We report a case of prosthetic hip infection in a 79 year old man caused by Granulicatella adiacens. The diagnosis was achieved using broad range 16S PCR gene analysis at an early stage, after joint aspiration and culture failed to yield a pathogen. Staged revision surgery together with administration of appropriate antibiotics resulted in cure. Granulicatella adiacens is a nutritionally variant streptococcus (NVS). It has been increasingly reported to cause significant morbidities involving various systems. Its insidious growth due to complex growth requirements, has made its diagnosis challenging, and often delays appropriate antibiotic administration.

Introduction

Granulicatella adiacens is a nutritionally variant streptococcus (NVS). It has been increasingly recognised and reported to cause significant infections involving various systems. Its insidious growth due to complex growth requirements has made its diagnosis challenging, and often delays appropriate antibiotic administration.

Case report

A 79-year old man presented to hospital with sudden onset left hip pain on a background of total hip arthroplasty (THA) for osteoarthritis performed three years previously. The pain began after a period of sitting for two hours, with no clear evidence of injury or trauma. There were no systemic symptoms including fever, chills or rigors. Four days prior to presentation, the patient had a dental filling replaced. No prophylactic antibiotics were given prior to the procedure. His past medical history included a percutaneous transluminal coronary angioplasty.

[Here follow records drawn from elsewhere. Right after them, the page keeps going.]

==> src/rtl/cpu_ctrl_pkg.sv <==
// cpu_ctrl_pkg: shared types and encodings for the multicycle CPU controller.
//   state_e          controller states (StIrq only exists when CTRL_IRQ_EN is defined)
//   MAJ_*            opcode[5:4] major field values
//   OP_*             I-type sub-opcodes (opcode[3:0])
//   ALU_ADD/ALU_SUB  ALU operation codes
//   MTR_*/PCS_*/SRCB_*  datapath mux encodings
// Configuration macro: CTRL_IRQ_EN adds the interrupt-entry state.
package cpu_ctrl_pkg;

    typedef enum logic [4:0] {
        StRst, StIf, StId, StExR, StExIs, StExIz, StR1Rd, StBrc, StJmp,
        StMemRd, StMemWr, StWbAlu, StWbMdr, StWbLi, StWbLui, StErr
`ifdef CTRL_IRQ_EN
        , StIrq
`endif
    } state_e;

    localparam logic [1:0] MAJ_J  = 2'b00;
    localparam logic [1:0] MAJ_R  = 2'b01;
    localparam logic [1:0] MAJ_BR = 2'b10;
    localparam logic [1:0] MAJ_I  = 2'b11;

    localparam logic [3:0] OP_ADDI = 4'h2;
    localparam logic [3:0] OP_SUBI = 4'h3;
    localparam logic [3:0] OP_ORI  = 4'h4;
    localparam logic [3:0] OP_ANDI = 4'h5;
    localparam logic [3:0] OP_XORI = 4'h6;
    localparam logic [3:0] OP_SLTI = 4'h7;
    localparam logic [3:0] OP_LI   = 4'h9;
    localparam logic [3:0] OP_LUI  = 4'hA;
    localparam logic [3:0] OP_LWI  = 4'hB;
    localparam logic [3:0] OP_SWI  = 4'hC;

    localparam logic [3:0] ALU_ADD = 4'd2;
    localparam logic [3:0] ALU_SUB = 4'd3;

    localparam logic [1:0] MTR_ALU = 2'b00;
    localparam logic [1:0] MTR_MDR = 2'b01;
    localparam logic [1:0] MTR_LI  = 2'b10;
    localparam logic [1:0] MTR_LUI = 2'b11;

    localparam logic [1:0] PCS_ALU = 2'b00;
    localparam logic [1:0] PCS_BR  = 2'b01;
    localparam logic [1:0] PCS_JMP = 2'b10;
    localparam logic [1:0] PCS_VEC = 2'b11;

    localparam logic [1:0] SRCB_REG  = 2'b00;
    localparam logic [1:0] SRCB_FOUR = 2'b01;
    localparam logic [1:0] SRCB_IMM  = 2'b10;
    localparam logic [1:0] SRCB_ZIMM = 2'b11;

    // States that wait on a memory ready and therefore own the wait counter.
    function automatic logic is_wait_state(state_e s);
        return (s == StIf) || (s == StMemRd) || (s == StMemWr);
    endfunction

endpackage

==> src/rtl/ctrl_wait_timer.sv <==
// ctrl_wait_timer: counts consecutive wait cycles in a memory state.
//   clk, reset_n  clock and asynchronous active-low reset
//   clear         zero the count (state entry)
//   enable        count this cycle (ready low)
//   limit_hit     count equals WAIT_MAX; never asserted when WAIT_MAX is 0
module ctrl_wait_timer #(
    parameter int unsigned WAIT_MAX = 15
) (
    input  logic clk,
    input  logic reset_n,
    input  logic clear,
    input  logic enable,
    output logic limit_hit
);

    localparam int unsigned CntW = (WAIT_MAX > 0) ? $clog2(WAIT_MAX + 1) : 1;

    logic [CntW-1:0] cnt_q, cnt_d;

    assign limit_hit = (WAIT_MAX != 0) && (cnt_q == CntW'(WAIT_MAX));

    always_comb begin
        cnt_d = cnt_q;
        if (clear) begin
            cnt_d = '0;
        end else if (enable && !limit_hit) begin
            cnt_d = cnt_q + CntW'(1);
        end
    end

    always_ff @(posedge clk or negedge reset_n) begin
        if (!reset_n) begin
            cnt_q <= '0;
        end else begin
            cnt_q <= cnt_d;
        end
    end

endmodule

==> src/rtl/multicycle_ctrl.sv <==
// multicycle_ctrl: control FSM for the 32-bit multicycle CPU.
//   clk, reset_n          clock, asynchronous active-low reset
//   opcode[5:0]           IR[31:26]
//   imem_ready/dmem_ready memory handshakes; irq level interrupt request
//   PCWrite..ALUSrcA      datapath strobes/selects; MemtoReg, PCSource, ALUSrcB mux selects
//   ALUSel                ALU operation (opcode[3:0] zero-extended in execute states)
//   EPCWrite, irq_ack     interrupt entry strobes (tied low without CTRL_IRQ_EN)
//   illegal_op            one-cycle pulse after decoding an unknown I-type opcode
//   bus_err               sticky wait-state timeout flag
// Configuration macro: CTRL_IRQ_EN enables interrupt entry at instruction boundaries.
module multicycle_ctrl #(
    parameter int unsigned ALUSEL_W = 4,
    parameter int unsigned WAIT_MAX = 15
) (
    input  logic                clk,
    input  logic                reset_n,
    input  logic [5:0]          opcode,
    input  logic                imem_ready,
    input  logic                dmem_ready,
    input  logic                irq,
    output logic                PCWrite,
    output logic                PCWriteCond,
    output logic                IRWrite,
    output logic                DMEMWrite,
    output logic                DMEMRead,
    output logic                RegWrite,
    output logic                RegReadSel,
    output logic                ALUSrcA,
    output logic [1:0]          MemtoReg,
    output logic [1:0]          PCSource,
    output logic [1:0]          ALUSrcB,
    output logic [ALUSEL_W-1:0] ALUSel,
    output logic                EPCWrite,
    output logic                irq_ack,
    output logic                illegal_op,
    output logic                bus_err
);
    import cpu_ctrl_pkg::*;

    state_e     state_q, state_d;
    logic       illegal_q, illegal_d;
    logic [1:0] major;
    logic [3:0] sub;
    logic       timer_clear, timer_en, limit_hit;

    assign major = opcode[5:4];
    assign sub   = opcode[3:0];

`ifndef CTRL_IRQ_EN
    logic unused_irq;
    assign unused_irq = irq;
`endif

    always_comb begin
        state_d   = state_q;
        illegal_d = 1'b0;
        unique case (state_q)
            StRst: state_d = StIf;
            StIf: begin
                if (imem_ready)     state_d = StId;
                else if (limit_hit) state_d = StErr;
            end
            StId: begin
                unique case (major)
                    MAJ_J:  state_d = (sub == 4'h0) ? StIf : StJmp;
                    MAJ_R:  state_d = StExR;
                    MAJ_BR: state_d = StR1Rd;
                    MAJ_I: begin
                        case (sub)
                            OP_ADDI, OP_SUBI, OP_SLTI: state_d = StExIs;
                            OP_ORI, OP_ANDI, OP_XORI:  state_d = StExIz;
                            OP_LWI:                    state_d = StMemRd;
                            OP_LI, OP_LUI, OP_SWI:     state_d = StR1Rd;
                            default: begin
                                state_d   = StIf;
                                illegal_d = 1'b1;
                            end
                        endcase
                    end
                endcase
            end
            StExR, StExIs, StExIz: state_d = StWbAlu;
            StR1Rd: begin
                if (major == MAJ_BR) begin
                    state_d = StBrc;
                end else begin
                    case (sub)
                        OP_LI:   state_d = StWbLi;
                        OP_LUI:  state_d = StWbLui;
                        OP_SWI:  state_d = StMemWr;
                        default: state_d = StIf;
                    endcase
                end
            end
            StMemRd: begin
                if (dmem_ready)     state_d = StWbMdr;
                else if (limit_hit) state_d = StErr;
            end
            StMemWr: begin
                if (dmem_ready)     state_d = StIf;
                else if (limit_hit) state_d = StErr;
            end
            StWbAlu, StWbMdr, StWbLi, StWbLui, StBrc, StJmp: state_d = StIf;
            StErr: state_d = StErr;
`ifdef CTRL_IRQ_EN
            StIrq: state_d = StIf;
`endif
            default: state_d = StRst;
        endcase
`ifdef CTRL_IRQ_EN
        // Divert only instruction-boundary entries into IF; fetch stalls, reset
        // exit and the IRQ state itself are not boundaries.
        if (irq && (state_d == StIf) && (state_q != StIf) && (state_q != StRst) &&
            (state_q != StIrq)) begin
            state_d = StIrq;
        end
`endif
    end

    assign timer_clear = (state_d != state_q) && is_wait_state(state_d);
    assign timer_en    = ((state_q == StIf) && !imem_ready) ||
                         (((state_q == StMemRd) || (state_q == StMemWr)) && !dmem_ready);

    ctrl_wait_timer #(
        .WAIT_MAX (WAIT_MAX)
    ) u_wait_timer (
        .clk       (clk),
        .reset_n   (reset_n),
        .clear     (timer_clear),
        .enable    (timer_en),
        .limit_hit (limit_hit)
    );

    always_comb begin
        PCWrite     = 1'b0;
        PCWriteCond = 1'b0;
        IRWrite     = 1'b0;
        DMEMWrite   = 1'b0;
        DMEMRead    = 1'b0;
        RegWrite    = 1'b0;
        RegReadSel  = 1'b0;
        ALUSrcA     = 1'b0;
        MemtoReg    = MTR_ALU;
        PCSource    = PCS_ALU;
        ALUSrcB     = SRCB_REG;
        ALUSel      = '0;
        EPCWrite    = 1'b0;
        irq_ack     = 1'b0;
        bus_err     = 1'b0;
        unique case (state_q)
            StRst: begin
                PCWrite  = 1'b1;
                PCSource = PCS_VEC;
            end
            StIf: begin
                PCWrite = imem_ready;
                IRWrite = imem_ready;
                ALUSrcB = SRCB_FOUR;
                ALUSel  = ALUSEL_W'(ALU_ADD);
            end
            StId: begin
                ALUSrcB = SRCB_IMM;
                ALUSel  = ALUSEL_W'(ALU_ADD);
            end
            StExR, StExIs, StExIz: begin
                ALUSrcA = 1'b1;
                ALUSel  = ALUSEL_W'(sub);
                if (state_q == StExIs)      ALUSrcB = SRCB_IMM;
                else if (state_q == StExIz) ALUSrcB = SRCB_ZIMM;
            end
            StR1Rd: begin
                RegReadSel = 1'b1;
                ALUSrcB    = SRCB_IMM;
                ALUSel     = ALUSEL_W'(ALU_ADD);
            end
            StBrc: begin
                PCWriteCond = 1'b1;
                PCSource    = PCS_BR;
                ALUSrcA     = 1'b1;
                ALUSel      = ALUSEL_W'(ALU_SUB);
                RegReadSel  = 1'b1;
            end
            StJmp: begin
                PCWrite  = 1'b1;
                PCSource = PCS_JMP;
            end
            StMemRd: DMEMRead  = 1'b1;
            StMemWr: DMEMWrite = 1'b1;
            StWbAlu: RegWrite  = 1'b1;
            StWbMdr: begin
                RegWrite = 1'b1;
                MemtoReg = MTR_MDR;
            end
            StWbLi: begin
                RegWrite = 1'b1;
                MemtoReg = MTR_LI;
            end
            StWbLui: begin
                RegWrite = 1'b1;
                MemtoReg = MTR_LUI;
            end
            StErr: bus_err = 1'b1;
`ifdef CTRL_IRQ_EN
            StIrq: begin
                PCWrite  = 1'b1;
                PCSource = PCS_VEC;
                EPCWrite = 1'b1;
                irq_ack  = 1'b1;
            end
`endif
            default: ;
        endcase
    end

    assign illegal_op = illegal_q;

    always_ff @(posedge clk or negedge reset_n) begin
        if (!reset_n) begin
            state_q   <= StRst;
            illegal_q <= 1'b0;
        end else begin
            state_q   <= state_d;
            illegal_q <= illegal_d;
        end
    end

endmodule

==> config.mk <==
export PLATFORM = sky130hd
export DESIGN_NAME = multicycle_ctrl
export DESIGN_NICKNAME = d
export VERILOG_FILES = /design/src/rtl/cpu_ctrl_pkg.sv /design/src/rtl/ctrl_wait_timer.sv /design/src/rtl/multicycle_ctrl.sv
export SDC_FILE = /design/constraint.sdc
export NUM_CORES = 1
export LEC_CHECK = 0
export CORE_ASPECT_RATIO = 0.6
export CORE_MARGIN = 1.5
export CORE_UTILIZATION = 48
export DETAILED_ROUTE_END_ITERATION = 8
export MAX_ROUTING_LAYER = met4
export PLACE_DENSITY_LB_ADDON = 0.05
export SYNTH_ARGS = -nofsm -noshare
export SYNTH_HDL_FRONTEND = slang
export SYNTH_SLANG_ARGS = --single-unit
==> constraint.sdc <==
create_clock -name clk -period 2.96 [get_ports clk]
set_input_delay 0.444 -clock clk [delete_from_list [all_inputs] [get_ports clk]]
set_output_delay 0.444 -clock clk [all_outputs]
set_load 0.1 [all_outputs]
# Yosys cells after proc, flatten, opt, wreduce, memory -nomap -nowiden
# Cells that the tools add are included.
[classes] mux=30 n_reduce_logical=27 eq_ne=33 add_sub_neg=1
[op_table] cell="equality test 5 x 4 -> 1 bit (second input constant)" count=10
[op_table] cell="one-hot mux 5 bit (8 select lines)" count=1
[op_table] cell="one-hot mux 4 bit (3 select lines)" count=2
[op_table] cell="equality test 4 bit (second input constant)" count=5
[op_table] cell="equality test 5 x 3 -> 1 bit (second input constant)" count=4
[op_table] cell="2-to-1 mux 5 bit" count=4
[op_table] cell="one-hot mux 5 bit (4 select lines)" count=1
[op_table] cell="one-hot mux 2 bit (3 select lines)" count=3
[op_table] cell="equality test 4 x 3 -> 1 bit (second input constant)" count=4
[op_table] cell="2-to-1 mux 4 bit" count=4
[op_table] cell="one-hot mux 4 bit (4 select lines)" count=1
[op_table] cell="OR reduction 3 bit" count=5
[op_table] cell="2-to-1 mux 1 bit" count=11
[op_table] cell="equality test 5 x 1 -> 1 bit (second input constant)" count=2
[op_table] cell="equality test 5 x 2 -> 1 bit (second input constant)" count=2
[op_table] cell="OR reduction 10 bit" count=1
[op_table] cell="equality test 4 x 2 -> 1 bit (second input constant)" count=2
[op_table] cell="OR reduction 4 bit" count=2
[op_table] cell="OR reduction 7 bit" count=1
[op_table] cell="OR reduction 2 bit" count=3
[op_table] cell="zero test 5 bit" count=1
[op_table] cell="!= test 5 bit" count=1
[op_table] cell="adder 4 x 1 -> 4 bit (second input constant)" count=1
[op_table] cell="equality test 2 bit (second input constant)" count=2
[op_table] cell="other kinds (9)" count=18
[word_totals] regBits=10 wordCells=94 inputBits=11

# Longest topological paths before layout
# Gate-level depths: netlist (run 1).
[depth] ltp_word=10 depth_mapped=9 ltp_nobuf=8

# Modules after synthesis
# Synthesis (run 1) repeated with hierarchy kept, for this count alone.
[hier_totals] hier_cells=152 area_unflattened_um2=1139.8
[modules_own_cells] module="multicycle_ctrl" area_each_um2=910.9 instances=1 seq_area_each_um2=150.1 cells_each=132
[modules_own_cells] module="ctrl_wait_timer" area_each_um2=229.0 instances=1 seq_area_each_um2=100.1 cells_each=20

# Least setup slack after synthesis (run 1)
# OpenSTA, ideal clock, no wires.
[synth_path] kind="register to output" startpoint="register state_q[2]" endpoint="output PCWrite" path_stages_with_launch=5 arrival_ns=4.484 required_ns=2.516 setup_slack_ns=-1.968 cell_sequence="dfrtp_1 -> clkbuf_1 -> clkbuf_1 -> nor4_1 -> or2_2"
[synth_via] elab_chain_len=3
[synth_rtl] element="start, declared" line_no="multicycle_ctrl.sv:40" text="state_e state_q, state_d;"
[synth_rtl] element="start signal, assigned" line_no="multicycle_ctrl.sv:219" text="state_q <= StRst;"
[synth_rtl] element="start signal, assigned" line_no="multicycle_ctrl.sv:222" text="state_q <= state_d;"
[synth_rtl] element="equality test 5 x 4 -> 1 bit / zero test 5 bit (equally long branches)" line_no="multicycle_ctrl.sv:150" text="unique case (state_q)"
[synth_rtl] element="OR reduction 2 bit (no line)"
[synth_rtl] element="one-hot mux 1 bit (2 select lines) (*)" line_no="multicycle_ctrl.sv:150"
[synth_rtl] element="end, declared" line_no="multicycle_ctrl.sv:21" text="output logic PCWrite,"
# Every way passes the cells marked *; elsewhere a longest branch is shown, timed or not.

# Worst setup path in the final report (run 1)
[layout_path] startpoint="register state_q[0]" endpoint="register u_wait_timer.cnt_q[2]"
[layout_via] elab_chain_len=8
[layout_rtl] element="equality test 5 x 3 -> 1 bit (tied with other cells)" line_no="multicycle_ctrl.sv:57" text="unique case (state_q)"
[layout_rtl] element="OR reduction 7 bit (no line) (tied with other cells)"
[layout_rtl] element="one-hot mux 5 bit (8 select lines)" line_no="multicycle_ctrl.sv:57"
[layout_rtl] element="equality test 5 x 1 -> 1 bit / equality test 5 x 4 -> 1 bit (equally long branches)" line_no="cpu_ctrl_pkg.sv:54" text="return (s == StIf) || (s == StMemRd) || (s == StMemWr);"
[layout_rtl] element="logical OR 1 bit (2 in a row)" line_no="cpu_ctrl_pkg.sv:54"
[layout_rtl] element="logical AND 1 bit" line_no="multicycle_ctrl.sv:120" text="assign timer_clear = (state_d != state_q) && is_wait_state(state_d);"
[layout_rtl] element="2-to-1 mux 4 bit / nonzero test 2 bit (equally long branches)"
[layout_rtl] element="end signal, assigned" line_no="ctrl_wait_timer.sv:35" text="cnt_q <= cnt_d;"
[layout_rtl] element="end, declared" line_no="ctrl_wait_timer.sv:18" text="logic [CntW-1:0] cnt_q, cnt_d;"
# Parallel ways exist; a longest one is shown, timed or not.
# A chain may end at the register's enable or synchronous reset.

==> results.md, run 1 <==
* Width of the chip at 67.18 um
* Ys flop type: dfrtp_1
* Total number of yosys warnings at 0
* Seq cells post-synth at 10
* Cell chain of the critical path: or3b_4, or3_4, a2111o_1, o211a_1, or3_1, a21oi_2, nor3_1
* Final Skew at 0.003339 ns
* Max clock buf depth at 2
* Post-Syn Area at 1186 um2
* Req. time, crit path at 3.08 ns
* CTS tree: yes
* Vias in the first global route at 1,175
* Clk root buf: clkbuf_8
* Synth unique cells at 50
* Path type of the worst min-delay path: input pin to async pin
* Reg clk slew, reported paths at 0.05 ns
* R2R depth at 7
* # Post-CTS Setup Buffers at 0
* Worst slew margin at 65.50%
* Pre-CTS setup slack at 0.1279 ns
* Async SR Flop Fraction at 100.0%
* Mapped Cells at 169
* Cell family with most CP delay: simple AND/OR/NAND/NOR gates
* First-pass GRT wire length at 5347 um
* Final-report max-slew violation count at 0
* Setup_tns at 0 ns
* Seq/Total Area, Yosys at 21.10%
* EDFF count, synth at 0
* Via density per instance at 6.090
* PostCTS Resize Cnt at 0
* Area grow syn2layout at 29.54%
* 1st-iter DRT viols at 158
* DR vias at 1,352
* Total GRT Usage at 26.06%
* Static leakage at 0.6356 nW
* Placer congestion estimate at 0.8667
* Initial antenna violation count at 0
* Crit Path Category: flip-flop to flip-flop
* PortBufs at 29
* H-tree Lvls at 1
* RSZ-0062 raised after global routing: no
* # DRC at 0
* Maximum fanout along the worst path at 5
* Core Area at 2245 um2
* # diodes at 0
* Die area at 2788 um2
* Grt ovf at 0
* Critical path endpoint category: flip-flop
* VDD IR max at 0.0004073 V
* Post-route ant nets at 0
* # rows at 13
* Routed WL at 3416 um
* Crit path DAT at 2.80 ns
* Max Cap Viol at 0
* Worst slew pin tran at 0.5135 ns
* Syn avg cell area at 7.019 um2
* Most frequent cells in the layout: 23 x buf_4, 13 x nor2_1, 12 x nand2_1
* Starting Density at 52.84%
* Final nets at 205
* CP max stage delay at 0.43 ns
* Final setup margin at 0.2789 ns
* Status: complete, no violations
* Worst skew pair latency at 0.24 ns
* Hold-fix buffers, CTS at 0
* Final period utilization at 90.58%
* Crit-path slowest cell: or3b_4
* Layout cells sized above 1 at 25.00%
* Hpwl dp at 2523 um
* Placed Instances at 218
* Ports at 33
* Minimum clock period after layout at 2.681 ns
* Pwr dens at 816.1 nW/um2
* Critical path depth at 7
* Largest net degree at the start of global routing at 18
* Fmax at 373.0 MHz
* CP bufs+invs at 0
* Clock Sinks at 10
* Setup-failing EPs final at 0
* Final Instance Count excl. Fillers at 222
* Die Height at 41.51 um
* Drt first pass iters at 4
* Hold Violations, Final at 0
* Routed len/inst at 15.39 um
* Startpoint Class: flip-flop
* Commonest non-fill, non-tap cell in the layout: buf_4
* CTS buffer count at 3
==> through the flow <==
stage	area [um2]	power, mW	hold WS [ns]	utilization (%)
2_1_floorplan	1224	0.8849	0.1484	-
3_3_place_gp	1481	1.045	0.5383	66.00
3_5_place_dp	1481	1.064	0.5530	66.00
4_1_cts	1536	1.247	0.5302	68.45
5_1_grt	1536	1.320	0.5394	68.45
6_report	1536	1.254	0.5319	68.45
==> cell type report <==
| class | instances | area (um2) |
|---|---|---|
| sequential | 10 | 250.2 |
| tap | 30 | 37.54 |
| multi-input combinational | 134 | 853.3 |
| fill | 199 | 708.2 |
| timing repair buffer | 34 | 302.8 |
| clock buffer | 4 | 55.05 |
| inverter | 10 | 37.54 |
==> logic make-up after synthesis <==
family | Yosys count | synth area share, %
AOI/OAI and AO/OA | 43 | 25.42
buffers and inverters | 27 | 10.13
muxes | 2 | 1.793
DFF | 10 | 21.10
adders and majority gates | 1 | 1.055
and+or+nand+nor | 81 | 37.24
xor gates and xnor gates | 4 | 2.954
other | 1 | 0.3162
==> cells in the mapped netlist (2+ instances only) <==
cell      number  area (um2)
nor4_1         4       25.02
and2_1         2       12.51
buf_4          3       22.52
o32a_1         2       20.02
xor2_1         3       26.28
dfrtp_1       10       250.2
or3_1          2       12.51
o21a_1         2       15.01
a31o_2         2       17.52
nand2_1       12       45.04
a21oi_1       11       55.05
inv_1         10       37.54
nand2b_1       6       37.54
nor2_1        15       56.30
or2_2          5       31.28
nor3_1        14       70.07
nand3_1        7       35.03
nand4_1        2       12.51
a31oi_1        4       25.02
o22a_1         3       26.28
a211oi_1       3       22.52
o21ai_0        6       30.03
nor2b_1        2       12.51
clkbuf_1      13       48.80
==> sequential cells by signal (all words and copies together), names as in the netlist <==
register and cells:
u_wait_timer.cnt_q 4, illegal_op 1, state_q 5
==> final timing paths <==
| check | startpoint | endpoint | slack [ns] |
|---|---|---|---|
| max | state_q[0] | u_wait_timer.cnt_q[2] | 0.28 |
| min | reset_n | u_wait_timer.cnt_q[1] | 0.53 |
| max reg2reg | state_q[0] | u_wait_timer.cnt_q[2] | 0.28 |
| min reg2reg | u_wait_timer.cnt_q[1] | u_wait_timer.cnt_q[1] | 0.57 |
| max in group asynchronous | reset_n | state_q[2] | 2.10 |
| min in group clk | u_wait_timer.cnt_q[1] | u_wait_timer.cnt_q[1] | 0.57 |
==> power breakdown <==
group          switching, mW  total [mW]  internal (mW)
registers             0.0213       0.185          0.163
clock network         0.0604       0.178          0.117
logic                  0.639       0.891          0.252
total                  0.721        1.25          0.533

On examination, he had reduced range of motion of his left hip and experienced severe pain on weight bearing. The greater trochanter of the left hip was tender to touch. Suspicion of infection was raised when blood tests revealed a C-reactive protein (CRP) of 77 mg/L and white blood cell count of 14,000 cells/μl.

Attempted joint aspiration was unsuccessful, so a core biopsy was performed and sent for microscopy, culture and histology. Histology showed up to 30 neutrophils per high power field in five separate fields, suggestive of acute on chronic capsulitis of the hip. Initial microscopy and culture remained negative and given the strong clinical suspicion of infection, a broad range bacterial 16S rRNA gene analysis was performed. Granulicatella adiacens was identified and was subsequently isolated from broth media, indicating low numbers of organisms. The isolate was susceptible to penicillin with the minimum inhibitory concentration (MIC) by E-test (Biomerieux) at 0.03 mg/L.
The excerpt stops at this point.